TCF7L2 variation leads to type 2 diabetes by an impairment in insulin secretion, rather than insulin resistance [10]. Our findings that the association of TCF7L2 and type 2 diabetes in youth is independent of BMI, and the relationship between TCF7L2 variation and quantitative traits among controls are consistent with previous reports. A recent study has shown that the rs7903146 polymorphism modifies an enhancer element [11]. The stronger effects seen for rs7903146 when compared with rs12255372 in AA youth supports the hypothesis that rs7903146 is a strong candidate for the functional variant.

Our study was limited by the small number of NHW youth with type 2 diabetes, because of the relative rarity of the condition. Additionally, our conclusions are limited to NHW and AA youth. Although the SEARCH study includes other racial/ethnic groups (Hispanics, Asian/Pacific Islanders and Native Americans), the samples sizes were small and no appropriate control groups were available. We focused on TCF7L2 because it is the strongest type 2 diabetes association reported to date and the only one for which we had adequate statistical power. However, to date, our study is the largest case–control study of youth with type 2 diabetes that includes NHW and AA youth from a population-based study, with a well characterised phenotype.
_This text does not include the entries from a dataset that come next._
**config.mk**
```make
export PLATFORM = sky130hd
export DESIGN_NAME = fwd_hazard_ctrl
export DESIGN_NICKNAME = d
export VERILOG_FILES = /design/src/rtl/fwd_hazard_pkg.sv /design/src/rtl/fwd_operand_select.sv /design/src/rtl/fwd_loaduse_detect.sv /design/src/rtl/fwd_interlock_drive.sv /design/src/rtl/fwd_hazard_ctrl.sv
export SDC_FILE = /design/constraint.sdc
export NUM_CORES = 1
export LEC_CHECK = 0
export ABC_AREA = 1
export BUFFER_PORTS_ARGS = -buffer_cell sky130_fd_sc_hd__buf_2
export CAP_MARGIN = 25
export CORE_UTILIZATION = 48
export DETAILED_ROUTE_END_ITERATION = 10
export PLACE_DENSITY = 0.92
export SLEW_MARGIN = 10
export SYNTH_ARGS = -nofsm -noshare
export SYNTH_HDL_FRONTEND = slang
export SYNTH_HIERARCHICAL = 1
export SYNTH_SLANG_ARGS = --single-unit
```
**constraint.sdc**
```tcl
create_clock -name vclk -period 1.9
set_input_delay 0.38 -clock vclk [all_inputs]
set_output_delay 0.38 -clock vclk [all_outputs]
set_load 0.005 [all_outputs]
```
In conclusion, TCF7L2 variation is strongly associated with an increased risk of early-onset type 2 diabetes among AA youth in the USA. This association is independent of obesity, with the effect size being larger than previously seen in adults. The stronger association between TCF7L2 variation and type 2 diabetes in AA youth than NHW youth suggests potential different contributions of genetic and/or environmental factors to early-onset type 2 diabetes in various racial/ethnic groups and requires further study.